Описание: Buckling of connecting rod is discussed in this video the Solved Problem as follows
A connecting rod of length l may be considered as a strut with the ends free to turn on the crank pin and the gudgeon pin. In the directions of the axes of these pins, however, it may be considered as having fixed ends perpendicular to that direction. Assuming that Euler’s formula is applicable, determine the ratio of b/h for the given cross-section so that the connecting rod is equally strong in both planes of buckling.

++++ What is buckling failure +++++
Buckling happens when a structural element, like a column or beam, fails under high compressive stress, leading to a sudden bending or collapse. Instead of compressing smoothly, the structure starts to deform sideways or out of its original plane. This issue arises when a slender structure, such as a column, is compressed to the point where it loses stability. The point at which buckling occurs is known as the buckling or critical load. Buckling can be particularly dangerous in engineering projects, like bridges and buildings, because it can lead to sudden, catastrophic failures.
Types of Buckling:

Euler Buckling: Applies to long, slender columns, with Euler's formula helping predict the load at which buckling will occur.
Local Buckling: When just a section of the structure, like a thin-walled part of a beam or column, buckles, but the rest remains stable.
Lateral-torsional Buckling: Involves both twisting and sideways movement, typically seen in beams under bending stress.
Elastic vs. Inelastic Buckling: Elastic buckling occurs before the material yields, while inelastic buckling happens when the material has already begun to deform beyond its elastic limits.

The buckling load is influenced by factors such as the length and slenderness of the structure, the material properties, and boundary conditions (e.g., whether the ends are fixed or free to move). To prevent buckling, engineers use safety factors and often tweak designs to improve a structure’s resistance to buckling.

Euler Theory

The critical load for an ideal elastic column is known as the “Euler Load” after the mathematician Leonhard Euler (1707-1783) who first investigated the phenomenon of instability.

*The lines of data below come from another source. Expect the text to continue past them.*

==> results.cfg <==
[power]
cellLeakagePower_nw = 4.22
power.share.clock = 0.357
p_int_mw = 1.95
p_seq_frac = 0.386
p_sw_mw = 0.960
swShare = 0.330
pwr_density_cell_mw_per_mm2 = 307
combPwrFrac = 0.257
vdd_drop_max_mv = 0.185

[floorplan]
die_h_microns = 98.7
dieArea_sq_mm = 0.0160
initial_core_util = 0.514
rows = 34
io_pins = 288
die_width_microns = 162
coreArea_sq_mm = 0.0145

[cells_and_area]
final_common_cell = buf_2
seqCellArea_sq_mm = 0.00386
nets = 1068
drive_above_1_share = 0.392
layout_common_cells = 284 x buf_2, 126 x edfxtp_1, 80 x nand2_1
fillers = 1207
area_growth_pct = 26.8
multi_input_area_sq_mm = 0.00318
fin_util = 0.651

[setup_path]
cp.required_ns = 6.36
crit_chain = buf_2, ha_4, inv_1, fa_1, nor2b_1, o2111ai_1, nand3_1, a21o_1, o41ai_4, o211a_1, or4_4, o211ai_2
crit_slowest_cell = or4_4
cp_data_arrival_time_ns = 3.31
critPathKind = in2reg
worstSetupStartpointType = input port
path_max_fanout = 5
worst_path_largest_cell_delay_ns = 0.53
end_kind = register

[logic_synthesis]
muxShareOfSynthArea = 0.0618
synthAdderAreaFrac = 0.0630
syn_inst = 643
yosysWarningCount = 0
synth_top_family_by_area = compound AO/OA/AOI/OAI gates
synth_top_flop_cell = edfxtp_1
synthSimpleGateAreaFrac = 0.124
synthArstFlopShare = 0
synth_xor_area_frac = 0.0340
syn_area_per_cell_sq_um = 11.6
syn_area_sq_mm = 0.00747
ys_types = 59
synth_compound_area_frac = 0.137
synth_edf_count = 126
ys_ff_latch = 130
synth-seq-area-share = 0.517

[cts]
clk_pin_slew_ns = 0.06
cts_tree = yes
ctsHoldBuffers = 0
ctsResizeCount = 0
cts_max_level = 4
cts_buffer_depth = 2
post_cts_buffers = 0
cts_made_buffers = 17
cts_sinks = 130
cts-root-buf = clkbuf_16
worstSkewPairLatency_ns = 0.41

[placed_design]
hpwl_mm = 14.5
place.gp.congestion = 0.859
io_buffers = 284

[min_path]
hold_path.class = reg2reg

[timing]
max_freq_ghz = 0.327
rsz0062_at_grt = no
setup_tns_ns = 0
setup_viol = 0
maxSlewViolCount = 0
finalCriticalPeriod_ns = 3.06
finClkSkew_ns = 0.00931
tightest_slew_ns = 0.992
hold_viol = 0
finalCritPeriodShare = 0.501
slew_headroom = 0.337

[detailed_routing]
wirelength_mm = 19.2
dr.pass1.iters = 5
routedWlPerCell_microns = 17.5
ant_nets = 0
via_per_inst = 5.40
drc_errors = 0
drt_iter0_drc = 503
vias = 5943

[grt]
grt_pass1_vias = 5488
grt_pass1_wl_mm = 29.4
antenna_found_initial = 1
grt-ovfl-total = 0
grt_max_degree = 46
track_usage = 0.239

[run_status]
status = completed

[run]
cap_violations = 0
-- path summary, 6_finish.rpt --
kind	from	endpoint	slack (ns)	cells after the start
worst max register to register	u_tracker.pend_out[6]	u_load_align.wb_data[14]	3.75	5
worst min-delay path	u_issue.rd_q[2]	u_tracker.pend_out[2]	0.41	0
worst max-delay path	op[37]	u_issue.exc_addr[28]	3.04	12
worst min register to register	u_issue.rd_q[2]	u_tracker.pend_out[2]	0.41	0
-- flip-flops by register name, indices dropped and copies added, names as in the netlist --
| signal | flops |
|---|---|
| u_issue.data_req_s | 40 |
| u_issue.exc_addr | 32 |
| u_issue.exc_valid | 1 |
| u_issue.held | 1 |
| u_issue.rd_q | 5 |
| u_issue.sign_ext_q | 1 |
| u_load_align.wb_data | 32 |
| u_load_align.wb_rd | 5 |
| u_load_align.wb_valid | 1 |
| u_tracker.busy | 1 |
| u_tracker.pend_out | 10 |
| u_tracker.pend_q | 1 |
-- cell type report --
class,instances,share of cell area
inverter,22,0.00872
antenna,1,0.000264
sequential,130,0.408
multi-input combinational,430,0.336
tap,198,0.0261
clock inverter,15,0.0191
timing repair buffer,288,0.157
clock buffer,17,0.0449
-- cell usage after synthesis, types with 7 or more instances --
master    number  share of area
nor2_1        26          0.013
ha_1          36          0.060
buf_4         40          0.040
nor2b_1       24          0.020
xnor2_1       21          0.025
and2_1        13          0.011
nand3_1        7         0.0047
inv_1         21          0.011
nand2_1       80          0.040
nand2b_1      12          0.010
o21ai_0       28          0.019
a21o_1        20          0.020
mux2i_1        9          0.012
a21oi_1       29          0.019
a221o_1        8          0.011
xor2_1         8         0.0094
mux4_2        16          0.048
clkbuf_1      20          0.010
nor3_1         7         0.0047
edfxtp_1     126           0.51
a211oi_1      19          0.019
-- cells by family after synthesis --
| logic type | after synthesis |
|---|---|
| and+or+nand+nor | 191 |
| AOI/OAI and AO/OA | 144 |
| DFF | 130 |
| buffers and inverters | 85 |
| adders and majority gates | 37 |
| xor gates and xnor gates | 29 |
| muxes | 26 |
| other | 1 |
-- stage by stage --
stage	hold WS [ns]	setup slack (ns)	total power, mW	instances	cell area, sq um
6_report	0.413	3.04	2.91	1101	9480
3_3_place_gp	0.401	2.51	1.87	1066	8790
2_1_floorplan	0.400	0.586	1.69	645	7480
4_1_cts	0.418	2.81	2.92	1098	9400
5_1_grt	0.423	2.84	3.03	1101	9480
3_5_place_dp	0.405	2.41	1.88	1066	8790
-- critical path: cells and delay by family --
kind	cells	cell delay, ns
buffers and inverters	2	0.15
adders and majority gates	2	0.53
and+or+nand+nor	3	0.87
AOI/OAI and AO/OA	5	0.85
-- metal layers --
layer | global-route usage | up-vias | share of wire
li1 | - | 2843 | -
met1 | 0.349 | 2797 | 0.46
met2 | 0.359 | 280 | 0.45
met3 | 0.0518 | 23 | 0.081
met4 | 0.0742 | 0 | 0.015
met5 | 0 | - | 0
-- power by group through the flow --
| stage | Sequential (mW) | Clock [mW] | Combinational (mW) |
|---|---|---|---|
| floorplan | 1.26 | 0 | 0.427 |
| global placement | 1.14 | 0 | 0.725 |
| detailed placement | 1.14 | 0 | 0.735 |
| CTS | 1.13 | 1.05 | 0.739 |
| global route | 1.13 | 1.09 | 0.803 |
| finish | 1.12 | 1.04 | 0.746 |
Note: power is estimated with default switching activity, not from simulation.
[src/source/fetch_pkg.sv]
// --------------------
// Fetch unit shared definitions
// Widths, payload types and default parameter values
// used by the fetch control, buffer and top level
// --------------------

`default_nettype none

package fetch_pkg;

    // Widths
    // --------------------

    localparam int xlen = 32;             // RV32 address and data width

    typedef logic [xlen-1:0] addr_t;      // Instruction address
    typedef logic [xlen-1:0] word_t;      // Memory data word
    typedef logic [15:0]     half_t;      // One instruction parcel
    typedef logic [2:0]      depth_t;     // Buffer occupancy in halfwords

    // Defaults
    // --------------------

    // First fetch address out of reset
    localparam addr_t reset_pc_default = 32'h8000_0000;

    // Buffer depth in halfwords, legal range 4 to 7
    localparam int buf_depth_default = 6;

endpackage

`default_nettype wire

[src/source/fetch_buffer.sv]
// --------------------
// Fetch buffer
// Halfword shift queue between the memory bus and decode
// Aligns 16/32-bit instructions across word boundaries
// --------------------

`default_nettype none

module fetch_buffer #(
    parameter int BUF_DEPTH = fetch_pkg::buf_depth_default
) (
    input  logic               g_clk,        // Clock
    input  logic               g_resetn,     // Sync reset, active low
    input  logic               flush,        // Drop all entries

    input  logic               store_word,   // Append both halfwords
    input  logic               store_upper,  // Append upper halfword only
    input  fetch_pkg::word_t   in_data,      // Response word
    input  logic               in_error,     // Response error flag

    output fetch_pkg::depth_t  depth,        // Current occupancy
    output fetch_pkg::depth_t  next_depth,   // Occupancy after this cycle

    output logic               instr_is_16,  // Head is a compressed instr
    output logic               instr_is_32,  // Head is a full-width instr

    input  logic               s1_busy,      // Decode stall
    output logic               s1_valid,     // Head instruction complete
    output fetch_pkg::word_t   s1_data,      // Head instruction
    output logic               s1_error      // Error on any used halfword
);

    // Storage
    // --------------------

    fetch_pkg::half_t  data_q [BUF_DEPTH];      // Entry 0 is the head
    logic [BUF_DEPTH-1:0] err_q;                 // Per-entry bus error
    fetch_pkg::depth_t depth_q;                  // Valid entries

    // Next-state entries
    fetch_pkg::half_t  data_d [BUF_DEPTH];
    logic [BUF_DEPTH-1:0] err_d;

    // Queue padded with two empty slots so a shift never reads past the end
    fetch_pkg::half_t  pad_data [BUF_DEPTH+2];
    logic [BUF_DEPTH+1:0] pad_err;

    logic              head_long;   // Head low bits are 11
    logic              consume;     // Decode takes the head this cycle
    logic [1:0]        cons_n;      // Halfwords leaving
    logic [1:0]        add_n;       // Halfwords arriving
    fetch_pkg::depth_t base;        // Depth after the consume

    // Head decode
    // --------------------

    assign head_long   = data_q[0][1:0] == 2'b11;
    assign instr_is_16 = (depth_q != '0) && !head_long;
    assign instr_is_32 = (depth_q != '0) &&  head_long;

    // Complete once both parcels of a long instruction are held
    assign s1_valid = instr_is_16 || (instr_is_32 && (depth_q >= 3'd2));

    // Upper half zeroed for a compressed instr
    assign s1_data  = instr_is_32 ? {data_q[1], data_q[0]}
                                  : {16'h0000, data_q[0]};

    assign s1_error = err_q[0] || (instr_is_32 && err_q[1]);

    // Occupancy
    // --------------------

    assign consume = s1_valid && !s1_busy;

    assign cons_n = !consume    ? 2'd0 :
                    instr_is_32 ? 2'd2 : 2'd1;

    assign add_n  = store_word  ? 2'd2 :
                    store_upper ? 2'd1 : 2'd0;

    assign base   = depth_q - {1'b0, cons_n};

    // Flush wins over any store in the same cycle
    assign next_depth = flush ? '0 : base + {1'b0, add_n};

    assign depth = depth_q;

    always_ff @(posedge g_clk) begin
        if (!g_resetn) begin
            depth_q <= '0;
        end else begin
            depth_q <= next_depth;
        end
    end

    // Shift and append
    // --------------------

    always_comb begin
        for (int i = 0; i < BUF_DEPTH; i++) begin
            pad_data[i] = data_q[i];
            pad_err[i]  = err_q[i];
        end
        pad_data[BUF_DEPTH]   = '0;         // Empty tail slots
        pad_data[BUF_DEPTH+1] = '0;
        pad_err[BUF_DEPTH]    = 1'b0;
        pad_err[BUF_DEPTH+1]  = 1'b0;
    end

    always_comb begin
        for (int i = 0; i < BUF_DEPTH; i++) begin
            // Move the remaining entries toward the head
            data_d[i] = pad_data[i + int'(cons_n)];
            err_d[i]  = pad_err[i + int'(cons_n)];

            // New parcels land right behind what is left
            if (store_word && (i == int'(base))) begin
                data_d[i] = in_data[15:0];
                err_d[i]  = in_error;
            end
            if (store_word && (i == int'(base) + 1)) begin
                data_d[i] = in_data[31:16];
                err_d[i]  = in_error;
            end
            if (store_upper && (i == int'(base))) begin
                data_d[i] = in_data[31:16];     // Misaligned target
                err_d[i]  = in_error;
            end
        end
    end

    // Entries carry no reset, depth marks what is valid
    always_ff @(posedge g_clk) begin
        for (int i = 0; i < BUF_DEPTH; i++) begin
            data_q[i] <= data_d[i];
        end
        err_q <= err_d;
    end

endmodule

`default_nettype wire

[src/source/fetch_control.sv]
// --------------------
// Fetch control
// Fetch address, memory requests and redirect acceptance
// Tracks misaligned targets and responses of the old stream
// --------------------

`default_nettype none

module fetch_control #(
    parameter fetch_pkg::addr_t RESET_PC  = fetch_pkg::reset_pc_default,
    parameter int               BUF_DEPTH = fetch_pkg::buf_depth_default
) (
    input  logic               g_clk,           // Clock
    input  logic               g_resetn,        // Sync reset, active low

    input  logic               cf_req,          // Redirect request
    input  fetch_pkg::addr_t   cf_target,       // Redirect target
    output logic               cf_ack,          // Redirect accepted

    output logic               imem_req,        // Bus request
    output fetch_pkg::addr_t   imem_addr,       // Word address
    input  logic               imem_gnt,        // Request taken
    input  fetch_pkg::word_t   imem_rdata,      // Response data
    input  logic               imem_error,      // Response error

    input  fetch_pkg::depth_t  buf_depth,       // Current occupancy
    input  fetch_pkg::depth_t  buf_next_depth,  // Occupancy after this cycle

    output logic               flush,           // Empty the buffer
    output logic               store_word,      // Store full response
    output logic               store_upper,     // Store upper half only
    output fetch_pkg::word_t   in_data,         // Data to buffer
    output logic               in_error         // Error to buffer
);

    // Room for one more word once the projected depth is at or below this
    localparam logic [3:0] req_limit = 4'(BUF_DEPTH - 2);

    logic       e_cf_change;     // Redirect taken this cycle
    logic       e_new_req;       // Request granted this cycle
    logic       rsp_pending;     // Response on the bus this cycle
    logic       drop_rsp;        // Response belongs to the old stream
    logic       misaligned;      // Next word holds only the upper parcel
    logic [3:0] proj_depth;      // Depth once granted data has landed
    logic       starved;         // Nothing held and nothing in flight
    logic       n_imem_req;

    // Events
    // --------------------

    // Only when no request waits for a grant
    assign cf_ack      = !imem_req || imem_gnt;
    assign e_cf_change = cf_req && cf_ack;
    assign e_new_req   = imem_req && imem_gnt;

    always_ff @(posedge g_clk) begin
        if (!g_resetn) begin
            rsp_pending <= 1'b0;
            drop_rsp    <= 1'b0;
        end else begin
            rsp_pending <= e_new_req;
            drop_rsp    <= e_cf_change;  // Grant of this cycle is stale
        end
    end

    // Request planning
    // --------------------

    // A word granted now lands next cycle unless it is about to be dropped
    assign proj_depth = {1'b0, buf_next_depth} +
                        ((e_new_req && !e_cf_change) ? 4'd2 : 4'd0);

    assign starved    = (buf_depth == '0) && !rsp_pending;

    assign n_imem_req = (proj_depth <= req_limit) || starved;

    always_ff @(posedge g_clk) begin
        if (!g_resetn) begin
            imem_req <= 1'b0;
        end else if (imem_req && !imem_gnt) begin
            imem_req <= 1'b1;            // Hold until granted
        end else begin
            imem_req <= n_imem_req;
        end
    end

    // Fetch address
    // --------------------

    always_ff @(posedge g_clk) begin
        if (!g_resetn) begin
            imem_addr <= {RESET_PC[31:2], 2'b00};
        end else if (e_cf_change) begin
            imem_addr <= {cf_target[31:2], 2'b00};   // Word aligned always
        end else if (e_new_req) begin
            imem_addr <= imem_addr + 32'd4;
        end
    end

    // Misalignment
    // --------------------

    // Set by a halfword target, cleared by the first upper-only store
    always_ff @(posedge g_clk) begin
        if (!g_resetn) begin
            misaligned <= RESET_PC[1];
        end else if (e_cf_change) begin
            misaligned <= cf_target[1];
        end else if (store_upper) begin
            misaligned <= 1'b0;
        end
    end

    // Buffer writes
    // --------------------

    assign flush       = e_cf_change;
    assign store_word  = rsp_pending && !misaligned && !drop_rsp;
    assign store_upper = rsp_pending &&  misaligned && !drop_rsp;

    assign in_data     = imem_rdata;     // Valid in the response cycle
    assign in_error    = imem_error;

endmodule

`default_nettype wire

[src/source/fetch_unit.sv]
// --------------------
// Instruction fetch unit
// Word fetches into a halfword buffer for RV32 with compressed instrs
// --------------------

`default_nettype none

module fetch_unit #(
    parameter fetch_pkg::addr_t RESET_PC  = fetch_pkg::reset_pc_default,
    parameter int               BUF_DEPTH = fetch_pkg::buf_depth_default
) (
    input  logic               g_clk,
    input  logic               g_resetn,

    input  logic               cf_req,       // Redirect port
    input  fetch_pkg::addr_t   cf_target,
    output logic               cf_ack,

    output logic               imem_req,     // Instruction memory bus
    output fetch_pkg::addr_t   imem_addr,
    input  logic               imem_gnt,
    input  fetch_pkg::word_t   imem_rdata,
    input  logic               imem_error,

    input  logic               s1_busy,      // Decode port
    output logic               s1_valid,
    output fetch_pkg::word_t   s1_data,
    output logic               s1_error
);

    logic              flush;
    logic              store_word;
    logic              store_upper;
    fetch_pkg::word_t  in_data;
    logic              in_error;
    fetch_pkg::depth_t buf_depth;
    fetch_pkg::depth_t buf_next_depth;

    fetch_control #(
        .RESET_PC  (RESET_PC),
        .BUF_DEPTH (BUF_DEPTH)
    ) u_control (
        .g_clk          (g_clk),
        .g_resetn       (g_resetn),
        .cf_req         (cf_req),
        .cf_target      (cf_target),
        .cf_ack         (cf_ack),
        .imem_req       (imem_req),
        .imem_addr      (imem_addr),
        .imem_gnt       (imem_gnt),
        .imem_rdata     (imem_rdata),
        .imem_error     (imem_error),
        .buf_depth      (buf_depth),
        .buf_next_depth (buf_next_depth),
        .flush          (flush),
        .store_word     (store_word),
        .store_upper    (store_upper),
        .in_data        (in_data),
        .in_error       (in_error)
    );

    // Head length flags are only needed inside the buffer
    fetch_buffer #(
        .BUF_DEPTH (BUF_DEPTH)
    ) u_buffer (
        .g_clk       (g_clk),
        .g_resetn    (g_resetn),
        .flush       (flush),
        .store_word  (store_word),
        .store_upper (store_upper),
        .in_data     (in_data),
        .in_error    (in_error),
        .depth       (buf_depth),
        .next_depth  (buf_next_depth),
        .instr_is_16 (),
        .instr_is_32 (),
        .s1_busy     (s1_busy),
        .s1_valid    (s1_valid),
        .s1_data     (s1_data),
        .s1_error    (s1_error)
    );

endmodule

`default_nettype wire

[config.mk]
export PLATFORM = sky130hd
export DESIGN_NAME = fetch_unit
export DESIGN_NICKNAME = d
export VERILOG_FILES = /design/src/source/fetch_pkg.sv /design/src/source/fetch_buffer.sv /design/src/source/fetch_control.sv /design/src/source/fetch_unit.sv
export SDC_FILE = /design/constraint.sdc
export NUM_CORES = 1
export LEC_CHECK = 0
export BUFFER_PORTS_ARGS = -buffer_cell sky130_fd_sc_hd__buf_2
export CORE_MARGIN = 3
export CORE_UTILIZATION = 53
export DETAILED_ROUTE_END_ITERATION = 6
export PLACE_DENSITY = 0.78
export SLEW_MARGIN = 20
export SYNTH_ARGS = -nofsm -noshare
export SYNTH_HDL_FRONTEND = slang
export SYNTH_SLANG_ARGS = --single-unit
[constraint.sdc]
create_clock -name g_clk -period 4 [get_ports g_clk]
set_clock_uncertainty 0.1 [all_clocks]
set_input_delay 0.6 -clock g_clk [delete_from_list [all_inputs] [get_ports g_clk]]
set_output_delay 0.6 -clock g_clk [all_outputs]
set_load 0.02 [all_outputs]
==> flow_summary_export.csv, run 1 <==
group,metric,value,unit
critical_path,r2r_end,"u_buffer.data_q[3][11]$_DFF_P_",
global_routing,grt_antenna_before_repair,0,
synth,synth_edf_count,2,
hold_path,hold_path_class,"input port to flop",
outcome,status,"finished with violations",
floorplanning,die_h,137.5,um
detailed_routing,vias,10185,
synth,synth_cell_types,66,
floorplanning,ios,138,
timing,final_max_slew_viol_count,0,
clock_network,path_clk_slew,0.06,ns
job,maxCapViolCount,0,
detailed_routing,finalWirelength,32.67,mm
synth,synth-simple-area-share,0.2172,
global_routing,gr-total-overflow,0,
synth,async_flop_share,0,
hold_path,min_to,"u_control.misaligned$_SDFFE_PN0P_",
floorplanning,dieArea,18910,sq um
global_routing,grt_pass1_vias,9469,
clock_network,cts_tree,"yes",
synth,synth_cells,1136,
synth,synth-adder-area-share,0.01665,
floorplanning,coreArea,16760,sq um
place,place_congestion,0.9468,
critical_path,critical_path_class,"flop to flop",
critical_path,required,4.27,ns
floorplanning,start_util,0.5471,
critical_path,start_kind,"flop",
timing,period_share,0.9280,
timing,final.setup.tns,0,ns
place,hpwl,20.91,mm
global_routing,grtUsageTotal,0.3442,
clock_network,numCtsBuffers,17,
clock_network,insertion_delay,0.44,ns
synth,synthFlopType,"dfxtp_1",
global_routing,grt_first_pass_wirelength,50.74,mm
critical_path,critPathCaptureType,"flop",
global_routing,grt_max_degree,44,
detailed_routing,routedWlPerCell,22.15,um
synth,synthMuxAreaShare,0.1213,
layout,synthToLayoutAreaGrowth,17.24,%
outcome,violations,"DRC",
timing,period_minus_slack,3.712,ns
synth,synth.area.top_cells,"dfxtp_1 (30%), mux4_2 (7.4%), nand2_1 (6.6%)",
critical_path,crit_start,"u_buffer.depth[2]$_SDFF_PN0_",
clock_network,h-tree-depth,4,
place,io_buffers,134,
synth,yosysSeqAreaShare,0.3057,
critical_path,worst_ep_arrival_time,3.99,ns
critical_path,reg2reg_depth,11,
clock_network,cts.sinks,139,
floorplanning,rows,47,
timing,slew_headroom,0.2252,
synth,synth_xor_area_frac,0.002866,
layout,fin_nets,1325,
detailed_routing,post-route-drc-count,2,
hold_path,min-delay-start,"cf_target[1]",
synth,synth_top_area_share,0.2991,
timing,setup_violations,0,
synth,synth_top_family_by_area,"compound AO/OA/AOI/OAI gates",
power_and_ir_drop,total_power,0.008378,W
clock_network,clockBufferDepth,2,
layout,antenna_cells,0,
synth,netlist_area,9169,sq um
timing,hold_slack,0.3233,ns
floorplanning,die_w,137.5,um
critical_path,r2r_slack,0.29,ns
timing,rsz0062_at_grt,"false",
layout,n_fill_cell,1445,
timing,hold_viol,0,
detailed_routing,drt_iter0_markers,1214,
critical_path,r2r-start,"u_buffer.depth[2]$_SDFF_PN0_",
timing,fmax,269.4,MHz
synth,synth-compound-area-share,0.2810,
clock_network,ctsHoldBuffers,0,
power_and_ir_drop,vdd_drop_max,0.3851,mV
synth,yosysTopAreaCell,"dfxtp_1",
critical_path,crit_fanout,16,
synth,syn_avg_cell_area,8.071,sq um
detailed_routing,dr.pass1.iters,7,
clock_network,cts-root-buf,"clkbuf_16",
power_and_ir_drop,cellLeakagePower,4.357,nW
synth,ys_warn_count,0,
power_and_ir_drop,power_density,779.4,nW/um^2
detailed_routing,drtAntennaViolNets,0,
layout,drive_above_1_share,0.2231,
hold_path,hold_depth,3,
detailed_routing,viasPerCell,6.905,
timing,tightest_slew,1.158,ns
synth,synth-seq-cells,139,
-- cell usage in the layout (no fill, tap or decap), drive strengths merged, types with 3 or more instances in the layout --
cell type	netlist	final
a211oi	21	21
a21o	3	3
a21oi	72	72
a221o	15	15
a221oi	14	14
a22oi	37	37
a2bb2oi	15	15
a311oi	11	11
a31oi	37	37
a41oi	3	3
and2	25	25
and3	22	22
and4	5	5
buf	29	187
bufinv	0	3
clkbuf	70	24
dfxtp	137	137
ha	9	9
inv	18	19
mux2	21	21
mux2i	20	20
mux4	30	30
nand2	160	160
nand2b	10	10
nand3	47	47
nand4	12	12
nor2	93	93
nor2b	10	10
nor3	9	9
nor4	5	5
o211ai	27	27
o21ai	38	38
o221ai	12	12
o22ai	49	49
or3	18	18
-- worst max-delay path, cell delays in order (launching register included) --
cell,delay (ns)
dfxtp_1,0.52
nor2_1,0.17
or3_1,0.42
fa_1,0.67
nor2b_1,0.22
ha_1,0.32
and3_1,0.24
nor2b_1,0.13
buf_4,0.29
a221oi_1,0.12
a211oi_1,0.27
a221o_1,0.18
-- kinds of logic after synthesis --
kind of cell | count (synthesis)
and+or+nand+nor | 419
other | 1
xor gates and xnor gates | 3
buffers and inverters | 118
AOI/OAI and AO/OA | 374
muxes | 71
DFF | 139
adders and majority gates | 11
-- registers in the layout (all words and copies together), names as in the netlist, named ones only --
name,cells
u_buffer.err_q,5
u_control.rsp_pending,1
u_control.drop_rsp,1
u_control.misaligned,1
u_control.imem_req,1
u_buffer.depth,3
u_buffer.data_q,95
u_control.imem_addr,30
-- report_power, final --
group          switching [W]  internal, W  leakage [nW]
Sequential          0.000564      0.00198          1.16
Combinational        0.00230      0.00188          2.91
Clock               0.000629      0.00103         0.287
-- cells in the mapped netlist (all sizes together) (20+ instances only) --
cell type	count
buf	29
and2	25
a31oi	37
a22oi	37
dfxtp	137
mux4	30
mux2	21
mux2i	20
nor2	93
o211ai	27
o21ai	38
clkbuf	70
o22ai	49
nand2	160
nand3	47
a21oi	72
and3	22
a211oi	21
-- through the flow --
stage | setup WS (ns) | std cells | instance area [sq um] | utilization
floorplan | 0.09035 | 1137 | 9173 | -
global placement | 0.3374 | 1445 | 10150 | 0.6055
detailed placement | 0.2674 | 1445 | 10150 | 0.6055
CTS | 0.2815 | 1475 | 10740 | 0.6409
global route | 0.09450 | 1475 | 10750 | 0.6414
finish | 0.2880 | 1475 | 10750 | 0.6414
-- layout make-up --
| cell class | count | area (sq um) | area share |
|---|---|---|---|
| Timing Repair Buffer | 187 | 1106 | 0.1029 |
| Clock inverter | 6 | 111.4 | 0.01036 |
| Sequential cell | 139 | 2803 | 0.2607 |
| Clock buffer | 24 | 481.7 | 0.04481 |
| Multi-Input combinational cell | 880 | 5901 | 0.5489 |
| Tap cell | 220 | 275.3 | 0.02561 |
| Inverter | 19 | 71.32 | 0.006635 |
-- timing repair --
item | CTS | global route
gates resized for setup | 0 | 1
endpoints found under the setup margin | 0 | 2
setup buffers | 0 | 0
-- worst max-delay path by stage --
stage / endpoint / slack, ns
finish: u_buffer.data_q[3][11]$_DFF_P_ / 0.29
global route: u_buffer.data_q[3][8]$_DFF_P_ / 0.09
CTS: u_buffer.data_q[2][10]$_DFF_P_ / 0.28
detailed placement: u_buffer.data_q[5][0]$_DFF_P_ / 0.27
global placement: u_buffer.data_q[5][0]$_DFF_P_ / 0.34
floorplan: u_buffer.data_q[3][10]$_DFF_P_ / 0.09
-- layer usage --
layer | GRT usage | share of wire
met4 | 0.1657 | 0.038
met3 | 0.08656 | 0.12
met1 | 0.4588 | 0.39
met5 | 0 | 0
met2 | 0.5211 | 0.45
Power figures use the tool's default switching activity.
==> run 2, diff against run 1 <==
ABC_AREA = 1   (was default)
BUFFER_PORTS_ARGS = -buffer_cell sky130_fd_sc_hd__buf_4   (was -buffer_cell sky130_fd_sc_hd__buf_2)
==> run 2 against run 1 <==
The run now ends clean. Cell count grew 30%. Fmax grew 2.0%. Die area grew 3.7%. Core utilization grew 0.95 points. First-iteration DRC count grew 22%. Highest routed layer unchanged. Routed wire length grew 6.3%. Global-route usage shrank 0.40 points. Critical path type unchanged. Final area grew 5.5%. Setup slack gained 0.074 ns.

Assumptions for Euler Theory
1. Both ends are ball jointed (often referred to as pin-jointed).
2. The material is homogenous.
3. The material is isotropic.
4. The longitudinal axis is perfectly straight.
5. The load, initially, is applied along the axis.
6. The strut is of uniform cross-section and prismatic

Factors affecting buckling

1. The strength of the material itself (eg Tensile Strength) does not appear in the formula for the critical load. Thus the buckling load is not increased by using a stronger material. However, the load can be increased by using a stiffer material (ie a material with a larger modulus of elasticity E).

2. The buckling load will be larger the higher the second moment of area ‘I’ of the cross-section. The second moment of area ‘I’ maybe increased by distributing the material away from the centre of the cross-section. Hence, tubular structures are more economical columns than solid ones having the same cross-sectional area. Reducing the wall thickness of tubular columns and increasing its lateral dimensions while keeping the cross-sectional area constant increases the buckling load because ‘I’ is increased. This process has a practical limit because eventually the wall itself becomes unstable and localized buckling occurs in the form of small corrugations or wrinkles.

3. The buckling load is inversely proportional to the square of the length of the strut. So halving the length will quadruple the buckling load and so anything that can be done to shorten the length of a strut will pay dividends in increasing the buckling load.

4. If a strut or column is free to buckle in any direction then it will bend about the axis with the smallest second moment of area.